Hum Mutat. 1996;7(1):46-51. doi: 10.1002/(SICI)1098-1004(1996)7:1<46::AID-HUMU6>3.0.CO;2-N.
Most of the mutations causing deficiency of the pyruvate dehydrogenase (PDH) complex are in the X-linked E1 alpha gene. We have developed a rapid screening method for the detection of mutations in this gene using reverse transcription of total RNA, polymerase chain reaction amplification of the whole coding region of the gene and single-strand conformation polymorphism (SSCP) analysis. With this method, we studied eight patients with a PDH complex deficiency, using cultured fibroblasts. In all patients, aberrant SSCP patterns were found and, after sequencing of the corresponding fragments, we were able to identify six new mutations and two mutations already described previously. The mutations are point mutations leading to amino acid substitutions (5) and direct repeat insertions (3). The presence of the mutations was confirmed in genomic fibroblast DNA. The 4 female patients were shown to carry both a normal and a mutated E1 alpha gene.

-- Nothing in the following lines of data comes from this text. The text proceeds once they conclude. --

**src/rtl/mcyc_pkg.sv**
```systemverilog
package mcyc_pkg;
  localparam int OP_W    = 6;
  localparam int FN_W    = 6;
  localparam int ALUOP_W = 3;
  localparam int BSEL_W  = 2;
  localparam int PCSRC_W = 2;

  localparam logic [OP_W-1:0] OPC_RTYPE = 6'h00;
  localparam logic [OP_W-1:0] OPC_LOAD  = 6'h23;
  localparam logic [OP_W-1:0] OPC_STORE = 6'h2B;
  localparam logic [OP_W-1:0] OPC_BEQ   = 6'h04;
  localparam logic [OP_W-1:0] OPC_JUMP  = 6'h02;

  localparam logic [FN_W-1:0] FN_ADD = 6'h20;
  localparam logic [FN_W-1:0] FN_SUB = 6'h22;
  localparam logic [FN_W-1:0] FN_AND = 6'h24;
  localparam logic [FN_W-1:0] FN_OR  = 6'h25;
  localparam logic [FN_W-1:0] FN_SLT = 6'h2A;

  localparam logic [ALUOP_W-1:0] ALU_AND = 3'b000;
  localparam logic [ALUOP_W-1:0] ALU_OR  = 3'b001;
  localparam logic [ALUOP_W-1:0] ALU_ADD = 3'b010;
  localparam logic [ALUOP_W-1:0] ALU_SUB = 3'b110;
  localparam logic [ALUOP_W-1:0] ALU_SLT = 3'b111;

  localparam logic [BSEL_W-1:0] BSEL_REG    = 2'd0;
  localparam logic [BSEL_W-1:0] BSEL_FOUR   = 2'd1;
  localparam logic [BSEL_W-1:0] BSEL_IMM    = 2'd2;
  localparam logic [BSEL_W-1:0] BSEL_IMM_SH = 2'd3;

  localparam logic [PCSRC_W-1:0] PCSRC_ALU = 2'd0;
  localparam logic [PCSRC_W-1:0] PCSRC_TGT = 2'd1;
  localparam logic [PCSRC_W-1:0] PCSRC_JMP = 2'd2;

  typedef enum logic [3:0] {
    ST_FETCH, ST_DECODE, ST_ADDR, ST_MEMRD, ST_MEMWR,
    ST_WBMEM, ST_EXEC, ST_WBALU, ST_CMP, ST_JUMP
  } state_t;

  typedef enum logic [2:0] {
    IC_RTYPE, IC_LOAD, IC_STORE, IC_BEQ, IC_JUMP, IC_ILLEGAL
  } iclass_t;
endpackage

```
**src/rtl/mcyc_opdec.sv**
```systemverilog
module mcyc_opdec
  import mcyc_pkg::*;
(
  input  logic [OP_W-1:0] opcode,
  output iclass_t         cls
);
  always_comb begin
    case (opcode)
      OPC_RTYPE: cls = IC_RTYPE;
      OPC_LOAD:  cls = IC_LOAD;
      OPC_STORE: cls = IC_STORE;
      OPC_BEQ:   cls = IC_BEQ;
      OPC_JUMP:  cls = IC_JUMP;
      default:   cls = IC_ILLEGAL;
    endcase
  end
endmodule

```
**src/rtl/mcyc_aluctl.sv**
```systemverilog
module mcyc_aluctl
  import mcyc_pkg::*;
(
  input  logic [FN_W-1:0]    funct,
  output logic [ALUOP_W-1:0] fn_op
);
  always_comb begin
    case (funct)
      FN_ADD:  fn_op = ALU_ADD;
      FN_SUB:  fn_op = ALU_SUB;
      FN_AND:  fn_op = ALU_AND;
      FN_OR:   fn_op = ALU_OR;
      FN_SLT:  fn_op = ALU_SLT;
      default: fn_op = ALU_ADD;
    endcase
  end
endmodule

```
**src/rtl/mcyc_seq.sv**
```systemverilog
module mcyc_seq
  import mcyc_pkg::*;
(
  input  logic    clk,
  input  logic    rst_n,
  input  iclass_t cls,
  output state_t  state
);
  state_t nxt;

  always_comb begin
    nxt = ST_FETCH;
    case (state)
      ST_FETCH:  nxt = ST_DECODE;
      ST_DECODE: begin
        case (cls)
          IC_LOAD, IC_STORE: nxt = ST_ADDR;
          IC_RTYPE:          nxt = ST_EXEC;
          IC_BEQ:            nxt = ST_CMP;
          IC_JUMP:           nxt = ST_JUMP;
          default:           nxt = ST_FETCH;
        endcase
      end
      ST_ADDR:   nxt = (cls == IC_LOAD) ? ST_MEMRD : ST_MEMWR;
      ST_MEMRD:  nxt = ST_WBMEM;
      ST_EXEC:   nxt = ST_WBALU;
      default:   nxt = ST_FETCH;
    endcase
  end

  always_ff @(posedge clk or negedge rst_n) begin
    if (!rst_n) state <= ST_FETCH;
    else        state <= nxt;
  end

  // decode always follows fetch
  p_decode_after_fetch_r2: assert property (@(posedge clk) disable iff (!rst_n)
    state == ST_FETCH |=> state == ST_DECODE);
  // a read is always followed by its write-back, then fetch
  p_read_then_wb_r3: assert property (@(posedge clk) disable iff (!rst_n)
    state == ST_MEMRD |=> state == ST_WBMEM);
  p_wb_then_fetch_r3: assert property (@(posedge clk) disable iff (!rst_n)
    state == ST_WBMEM |=> state == ST_FETCH);
  // the compare cycle ends the branch
  p_cmp_then_fetch_r7: assert property (@(posedge clk) disable iff (!rst_n)
    state == ST_CMP |=> state == ST_FETCH);
  // an illegal opcode returns to fetch from decode
  p_illegal_to_fetch_r10: assert property (@(posedge clk) disable iff (!rst_n)
    (state == ST_DECODE && cls == IC_ILLEGAL) |=> state == ST_FETCH);
endmodule

```
**src/rtl/mcyc_strobes.sv**
```systemverilog
module mcyc_strobes
  import mcyc_pkg::*;
(
  input  logic               clk,
  input  logic               rst_n,
  input  state_t             state,
  input  logic               alu_zero,
  input  logic [ALUOP_W-1:0] fn_op,
  output logic               mem_addr_alu,
  output logic               mem_rd,
  output logic               mem_wr,
  output logic               ir_we,
  output logic               pc_we,
  output logic [PCSRC_W-1:0] pc_src,
  output logic               tgt_we,
  output logic               rf_we,
  output logic               rf_dst_rd,
  output logic               rf_src_mem,
  output logic               alu_a_reg,
  output logic [BSEL_W-1:0]  alu_b_sel,
  output logic [ALUOP_W-1:0] alu_op
);
  always_comb begin
    mem_addr_alu = 1'b0;
    mem_rd       = 1'b0;
    mem_wr       = 1'b0;
    ir_we        = 1'b0;
    pc_we        = 1'b0;
    pc_src       = PCSRC_ALU;
    tgt_we       = 1'b0;
    rf_we        = 1'b0;
    rf_dst_rd    = 1'b0;
    rf_src_mem   = 1'b0;
    alu_a_reg    = 1'b0;
    alu_b_sel    = BSEL_REG;
    alu_op       = ALU_ADD;
    case (state)
      ST_FETCH: begin
        mem_rd    = 1'b1;
        ir_we     = 1'b1;
        pc_we     = 1'b1;
        alu_b_sel = BSEL_FOUR;
      end
      ST_DECODE: begin
        tgt_we    = 1'b1;
        alu_b_sel = BSEL_IMM_SH;
      end
      ST_ADDR: begin
        alu_a_reg = 1'b1;
        alu_b_sel = BSEL_IMM;
      end
      ST_MEMRD: begin
        mem_addr_alu = 1'b1;
        mem_rd       = 1'b1;
      end
      ST_MEMWR: begin
        mem_addr_alu = 1'b1;
        mem_wr       = 1'b1;
      end
      ST_WBMEM: begin
        rf_we      = 1'b1;
        rf_src_mem = 1'b1;
      end
      ST_EXEC: begin
        alu_a_reg = 1'b1;
        alu_op    = fn_op;
      end
      ST_WBALU: begin
        rf_we     = 1'b1;
        rf_dst_rd = 1'b1;
      end
      ST_CMP: begin
        alu_a_reg = 1'b1;
        alu_op    = ALU_SUB;
        if (alu_zero) begin
          pc_we  = 1'b1;
          pc_src = PCSRC_TGT;
        end
      end
      ST_JUMP: begin
        pc_we  = 1'b1;
        pc_src = PCSRC_JMP;
      end
      default: ;
    endcase
  end

  // write strobes never overlap, read and write never overlap
  p_one_write_r11: assert property (@(posedge clk) disable iff (!rst_n)
    $onehot0({mem_wr, rf_we, tgt_we, ir_we}));
  p_no_rd_wr_r11: assert property (@(posedge clk) disable iff (!rst_n)
    !(mem_rd && mem_wr));
  // the PC takes the target register only on equality
  p_tgt_needs_zero_r7: assert property (@(posedge clk) disable iff (!rst_n)
    (pc_we && pc_src == PCSRC_TGT) |-> alu_zero);
  // a memory write always uses the ALU address
  p_wr_uses_alu_addr_r4: assert property (@(posedge clk) disable iff (!rst_n)
    mem_wr |-> mem_addr_alu);
  // the target register loads the cycle after the instruction register
  p_tgt_after_ir_r2: assert property (@(posedge clk) disable iff (!rst_n)
    ir_we |=> tgt_we);
endmodule

```
**src/rtl/mcyc_ctrl.sv**
```systemverilog
module mcyc_ctrl
  import mcyc_pkg::*;
(
  input  logic        clk,
  input  logic        rst_n,
  input  logic [5:0]  opcode,
  input  logic [5:0]  funct,
  input  logic        alu_zero,
  output logic        mem_addr_alu,
  output logic        mem_rd,
  output logic        mem_wr,
  output logic        ir_we,
  output logic        pc_we,
  output logic [1:0]  pc_src,
  output logic        tgt_we,
  output logic        rf_we,
  output logic        rf_dst_rd,
  output logic        rf_src_mem,
  output logic        alu_a_reg,
  output logic [1:0]  alu_b_sel,
  output logic [2:0]  alu_op
);
  iclass_t            cls;
  state_t             state;
  logic [ALUOP_W-1:0] fn_op;

  mcyc_opdec u_opdec (.opcode(opcode), .cls(cls));
  mcyc_aluctl u_aluctl (.funct(funct), .fn_op(fn_op));
  mcyc_seq u_seq (.clk(clk), .rst_n(rst_n), .cls(cls), .state(state));
  mcyc_strobes u_strobes (
    .clk(clk), .rst_n(rst_n), .state(state), .alu_zero(alu_zero), .fn_op(fn_op),
    .mem_addr_alu(mem_addr_alu), .mem_rd(mem_rd), .mem_wr(mem_wr), .ir_we(ir_we),
    .pc_we(pc_we), .pc_src(pc_src), .tgt_we(tgt_we), .rf_we(rf_we),
    .rf_dst_rd(rf_dst_rd), .rf_src_mem(rf_src_mem), .alu_a_reg(alu_a_reg),
    .alu_b_sel(alu_b_sel), .alu_op(alu_op)
  );
endmodule

```
**config.mk**
```make
export PLATFORM = sky130hd
export DESIGN_NAME = mcyc_ctrl
export DESIGN_NICKNAME = d
export VERILOG_FILES = /design/src/rtl/mcyc_pkg.sv /design/src/rtl/mcyc_opdec.sv /design/src/rtl/mcyc_aluctl.sv /design/src/rtl/mcyc_seq.sv /design/src/rtl/mcyc_strobes.sv /design/src/rtl/mcyc_ctrl.sv
export SDC_FILE = /design/constraint.sdc
export NUM_CORES = 1
export LEC_CHECK = 0
export BUFFER_PORTS_ARGS = -buffer_cell sky130_fd_sc_hd__buf_2
export CAP_MARGIN = 20
export CORE_MARGIN = 5
export CORE_UTILIZATION = 38
export DETAILED_ROUTE_END_ITERATION = 8
export HOLD_SLACK_MARGIN = 0.15
export PLACE_DENSITY = 0.72
export SLEW_MARGIN = 20
export SYNTH_ARGS = -nofsm -noshare
export SYNTH_HDL_FRONTEND = slang
export SYNTH_SLANG_ARGS = --single-unit
```
**constraint.sdc**
```tcl
create_clock -name clk -period 1.7 [get_ports clk]
set_input_delay 0.34 -clock clk [delete_from_list [all_inputs] [get_ports clk]]
set_output_delay 0.34 -clock clk [all_outputs]
set_load 0.005 [all_outputs]
```
==> results_tabular.tex, run 1 <==
\begin{tabular}{lr}
\hline
Metric & Value \\
\hline
\multicolumn{2}{l}{\textbf{Run status}} \\
\quad Outcome & finished with violations \\
\quad Violations in the final reports & negative setup slack \\
\multicolumn{2}{l}{\textbf{Die}} \\
\quad Core area & 0.00135 mm² \\
\quad Site row count & 13 \\
\quad Overall die area & 0.00233 mm² \\
\quad Die Wd & 48.3 µm \\
\quad Number of placed I/O pins & 32 \\
\quad Y dimension of the die & 48.3 µm \\
\quad Initial standard-cell utilization of the core & 41.3\% \\
\multicolumn{2}{l}{\textbf{STA}} \\
\quad Final critical-path required period & 1910 ps \\
\quad Aggregate negative setup slack & -341 ps \\
\quad Clock skew after layout & 6.00 ps \\
\quad Actual slew at the worst max-slew pin & 547 ps \\
\quad RSZ-0062 raised after global routing & yes \\
\quad Total count of max-transition violations in the final report & 0 \\
\quad Worst slew slack as a fraction of its limit & 63.2\% \\
\quad Endpoints failing hold & 0 \\
\quad Endpoints failing setup & 3 \\
\quad Final WS setup & -213 ps \\
\quad Max Clk Rate & 523 MHz \\
\quad Final cycle utilization of the critical path & 113\% \\
\multicolumn{2}{l}{\textbf{Layout}} \\
\quad Share of post-route cells with drive strength above 1 & 54.8\% \\
\quad Antenna diode count & 0 \\
\quad Leading cell types in the layout, fill and taps excluded & sky130\_fd\_sc\_hd\_\_buf\_2, sky130\_fd\_sc\_hd\_\_nor2\_1, sky130\_fd\_sc\_hd\_\_buf\_4, sky130\_fd\_sc\_hd\_\_nor3\_1, sky130\_fd\_sc\_hd\_\_dfrtp\_1 \\
\quad Number of flip-flops in the largest register & 4 \\
\quad Leading registers by flop count & u\_seq.state: 4 flops \\
\quad FF/Latch Area & 100 µm² \\
\quad Filler cell count & 122 \\
\quad Post-route standard cell area excluding fillers & 857 µm² \\
\quad Footprint of the multi-input gates & 469 µm² \\
\quad Finished Core Util & 63.5\% \\
\quad Area delta synth->final & 53.6\% \\
\quad Final net count & 121 \\
\quad Register with the most flip-flops & u\_seq.state \\
\quad Most common cell after layout, fill and taps aside & sky130\_fd\_sc\_hd\_\_buf\_2 \\
\quad Number of standard cells in the layout, taps in and fillers out & 119 \\
\multicolumn{2}{l}{\textbf{Power}} \\
\quad Internal & 0.000397 W \\
\quad Switching fraction of total power & 37.2\% \\
\quad Max VDD drop & 0.000567 V \\
\quad Power per standard cell area & 738 mW/mm² \\
\quad Static leakage & 0.415 nW \\
\quad Part of the power in combinational logic & 62.7\% \\
\quad NetSw & 0.000235 W \\
\quad Clk network pwr share & 18.6\% \\
\quad Sequential share of power & 18.7\% \\
\multicolumn{2}{l}{\textbf{Routing}} \\
\quad Number of DRC markers after the initial detailed-route iteration & 8 \\
\quad First-pass detailed-route iteration total & 4 \\
\quad Final routed DRC violation total & 0 \\
\quad Via count normalized by instance count & 5.46 \\
\quad DRT antenna net count & 0 \\
\quad Routed wirelength normalized by instance count & 13.9 µm \\
\quad Total number of vias & 650 \\
\quad Total wire length after detailed routing & 1650 µm \\
\multicolumn{2}{l}{\textbf{Yosys}} \\
\quad Summed instance area of the synthesized netlist & 558 µm² \\
\quad Combinational family with the most area after synthesis & simple AND/OR/NAND/NOR gates \\
\quad Seq/Total Area, Yosys & 17.9\% \\
\quad Fraction of synthesized cell area in xor and xnor cells & 1.57\% \\
\quad Fraction of the mapped netlist area in adder cells & 0\% \\
\quad Number of warnings reported in the yosys synthesis log & 0 \\
\quad Unique cell type count in the Yosys netlist & 37 \\
\quad Cell count after synthesis & 68 \\
\quad Seq cells post-synth & 4 \\
\quad Syn Area/Cell & 8.21 µm² \\
\quad Synth Area in Compound Gates & 16.8\% \\
\quad Net count after synthesis & 83 \\
\quad Library cell with the largest summed area after synthesis & sky130\_fd\_sc\_hd\_\_dfrtp\_1 \\
\quad Biggest area contributors in the synthesized netlist & sky130\_fd\_sc\_hd\_\_dfrtp\_1, sky130\_fd\_sc\_hd\_\_and4b\_1, sky130\_fd\_sc\_hd\_\_nor2\_1 \\
\quad Mux contribution to synthesized area & 0\% \\
\quad Synth top area share & 17.9\% \\
\quad Area share of and/or/nand/nor cells after synthesis & 55.8\% \\
\multicolumn{2}{l}{\textbf{Worst setup path}} \\
\quad CP required & 1360 ps \\
\quad Maximum fanout along the worst path & 3 \\
\quad Launching element type of the critical path & flip-flop \\
\quad Arrival @ worst endpoint & 1570 ps \\
\quad Kind of capture point of the worst setup path & output port \\
\quad Category of the critical setup timing path & flip-flop to output port \\
\multicolumn{2}{l}{\textbf{Worst hold path}} \\
\quad Hold Crit Class & input pin to flip-flop \\
\multicolumn{2}{l}{\textbf{Placed design}} \\
\quad Routability congestion estimate from global placement & 0.793 \\
\quad Placed cell areas & 726 µm² \\
\quad Placement-stage worst setup slack & 23.3 ps \\
\quad Number of cells in the design after placement & 111 \\
\quad Sum of net half-perimeters after detailed placement & 1190 µm \\
\quad Buffers on Ports & 31 \\
\multicolumn{2}{l}{\textbf{Global route}} \\
\quad Vias in the first global route & 610 \\
\quad Overflow after GRT & 0 \\
\quad Tot GR Track Use & 13.5\% \\
\quad Wire length of the first global-routing pass & 2550 µm \\
\quad Pin count of the biggest net entering global routing & 18 \\
\quad Initial antenna violation count & 0 \\
\multicolumn{2}{l}{\textbf{Clock tree}} \\
\quad Sinks on Clock Net & 4 \\
\quad H-Tree Depth & 1 \\
\quad CTS clk-pin slew, worst paths & 40 ps \\
\quad Clk Latency, worst-skew pair & 240 ps \\
\quad Number of clock buffers inserted by TritonCTS & 3 \\
\quad Maximum buffer depth of the clock tree & 2 \\
\quad Master cell of the clock root buffer & sky130\_fd\_sc\_hd\_\_clkbuf\_4 \\
\quad CTS tree & done \\
\multicolumn{2}{l}{\textbf{Run}} \\
\quad Number of maximum-capacitance constraint violations & 0 \\
\hline
\end{tabular}
[cell families (layout without fill, tap and decap cells)]
logic type	count (synthesis)	after routing
compound gates	12	12
xor+xnor	1	1
buf+inv	9	45
flops	4	4
simple gates	42	42
[synth_stat cells]
| library cell | count |
|---|---|
| sky130_fd_sc_hd__nor3b_1 | 3 |
| sky130_fd_sc_hd__a2111oi_0 | 1 |
| sky130_fd_sc_hd__and2b_4 | 1 |
| sky130_fd_sc_hd__a211o_1 | 1 |
| sky130_fd_sc_hd__or2_0 | 1 |
| sky130_fd_sc_hd__and2_1 | 1 |
| sky130_fd_sc_hd__and4b_1 | 3 |
| sky130_fd_sc_hd__dfrtp_1 | 4 |
| sky130_fd_sc_hd__inv_2 | 1 |
| sky130_fd_sc_hd__nand3b_1 | 1 |
| sky130_fd_sc_hd__or4b_1 | 1 |
| sky130_fd_sc_hd__xnor2_1 | 1 |
| sky130_fd_sc_hd__nor2b_1 | 3 |
| sky130_fd_sc_hd__o32ai_1 | 2 |
| sky130_fd_sc_hd__nor2_1 | 8 |
| sky130_fd_sc_hd__nand4bb_4 | 1 |
| sky130_fd_sc_hd__inv_1 | 1 |
| sky130_fd_sc_hd__nand3_1 | 2 |
| sky130_fd_sc_hd__nor4b_1 | 1 |
| sky130_fd_sc_hd__nor4b_4 | 1 |
| sky130_fd_sc_hd__and3_1 | 1 |
| sky130_fd_sc_hd__nor4_1 | 2 |
| sky130_fd_sc_hd__buf_6 | 1 |
| sky130_fd_sc_hd__a211oi_1 | 1 |
| sky130_fd_sc_hd__nand2b_1 | 4 |
| sky130_fd_sc_hd__nor3_1 | 4 |
| sky130_fd_sc_hd__o2111a_1 | 1 |
| sky130_fd_sc_hd__o2bb2ai_1 | 1 |
| sky130_fd_sc_hd__nand2_1 | 1 |
| sky130_fd_sc_hd__or3b_2 | 1 |
| sky130_fd_sc_hd__a31oi_1 | 1 |
| sky130_fd_sc_hd__clkbuf_1 | 4 |
| sky130_fd_sc_hd__a21oi_1 | 3 |
| sky130_fd_sc_hd__buf_2 | 2 |
| sky130_fd_sc_hd__nand2b_4 | 1 |
| sky130_fd_sc_hd__a32o_1 | 1 |
| sky130_fd_sc_hd__nor4bb_1 | 1 |
[layout make-up]
class                      count  share of cell area, %
multi-input combinational     55                   54.7
timing repair buffer          40                   27.9
sequential                     4                   11.7
clock buffer                   3                   2.63
tap                           15                   2.19
inverter                       2                  0.876
[worst max-delay path: stages (launching register included)]
cell and delay (ps):
sky130_fd_sc_hd__dfrtp_1 360, sky130_fd_sc_hd__and2b_4 260, sky130_fd_sc_hd__nand4bb_4 110, sky130_fd_sc_hd__or4b_1 460, sky130_fd_sc_hd__buf_2 140
[what timing repair did]
item,in CTS,in global routing
gates cloned,0,1
resized for setup,4,11
endpoints found under the hold margin,4,0
pin swaps,2,2
setup buffers,1,2
endpoints found under the setup margin,6,10
hold buffers,1,0
[final timing paths]
path / end / start / slack [ps] / depth (start not counted)
min reg2reg: u_seq.state[1] / u_seq.state[0] / 590 / 2
min in group asynchronous: u_seq.state[2] / rst_n / 440 / 2
max: alu_op[1] / u_seq.state[3] / -210 / 4
max reg2reg: u_seq.state[0] / u_seq.state[1] / 270 / 4
max in group asynchronous: u_seq.state[1] / rst_n / 1130 / 2
min: u_seq.state[3] / opcode[5] / 420 / 3
[power by group through the flow]
stage / Combinational (W) / Clock, W / Sequential, W
after floorplan: 0.000244 / 0 / 0.000119
after CTS: 0.000368 / 0.000124 / 0.000118
after global routing: 0.000432 / 0.000128 / 0.000119
after detailed placement: 0.000355 / 0 / 0.000119
after global placement: 0.000349 / 0 / 0.000118
final: 0.000396 / 0.000118 / 0.000118
[metrics by stage]
stage,hold WS (ps),power [W]
2_1_floorplan,44.4,0.000363
3_3_place_gp,152,0.000467
3_5_place_dp,152,0.000474
4_1_cts,420,0.000610
5_1_grt,446,0.000680
6_report,424,0.000632
[metal layers]
layer / wire length, µm / share of wire (%) / track usage (%)
met5: 0 / 0 / 0
met4: 26 / 1.6 / 8.29
met3: 140 / 8.5 / 4.28
met2: 790 / 48 / 23.0
met1: 692 / 42 / 14.0
(Power assumes the default switching activity.)
==> run 2: changes to the inputs <==
REMOVE_ABC_BUFFERS = 1   (was unset)
==> run 2 against run 1 <==
The flow still finishes with violations (negative setup slack); register-to-register slack got worse by 50 ps; cell count increased by 5.9%; largest cell class unchanged; clock power about the same; sequential power about the same; critical path type unchanged; largest power group unchanged; hold slack got worse by 21 ps; flip-flop and latch count unchanged; non-clock buffer count increased by 7.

大多数导致丙酮酸脱氢酶(PDH)复合体缺乏的突变存在于X连锁的E1α基因中。我们开发了一种快速筛选方法,通过对总RNA进行逆转录、对该基因的整个编码区进行聚合酶链反应扩增以及单链构象多态性(SSCP)分析来检测该基因中的突变。利用这种方法,我们使用培养的成纤维细胞研究了8例PDH复合体缺乏的患者。在所有患者中均发现了异常的SSCP模式,对相应片段进行测序后,我们能够鉴定出6个新突变和2个先前已描述的突变。这些突变是导致氨基酸替代的点突变(5个)和直接重复插入(3个)。在基因组成纤维细胞DNA中证实了这些突变的存在。4名女性患者被证明同时携带正常和突变的E1α基因。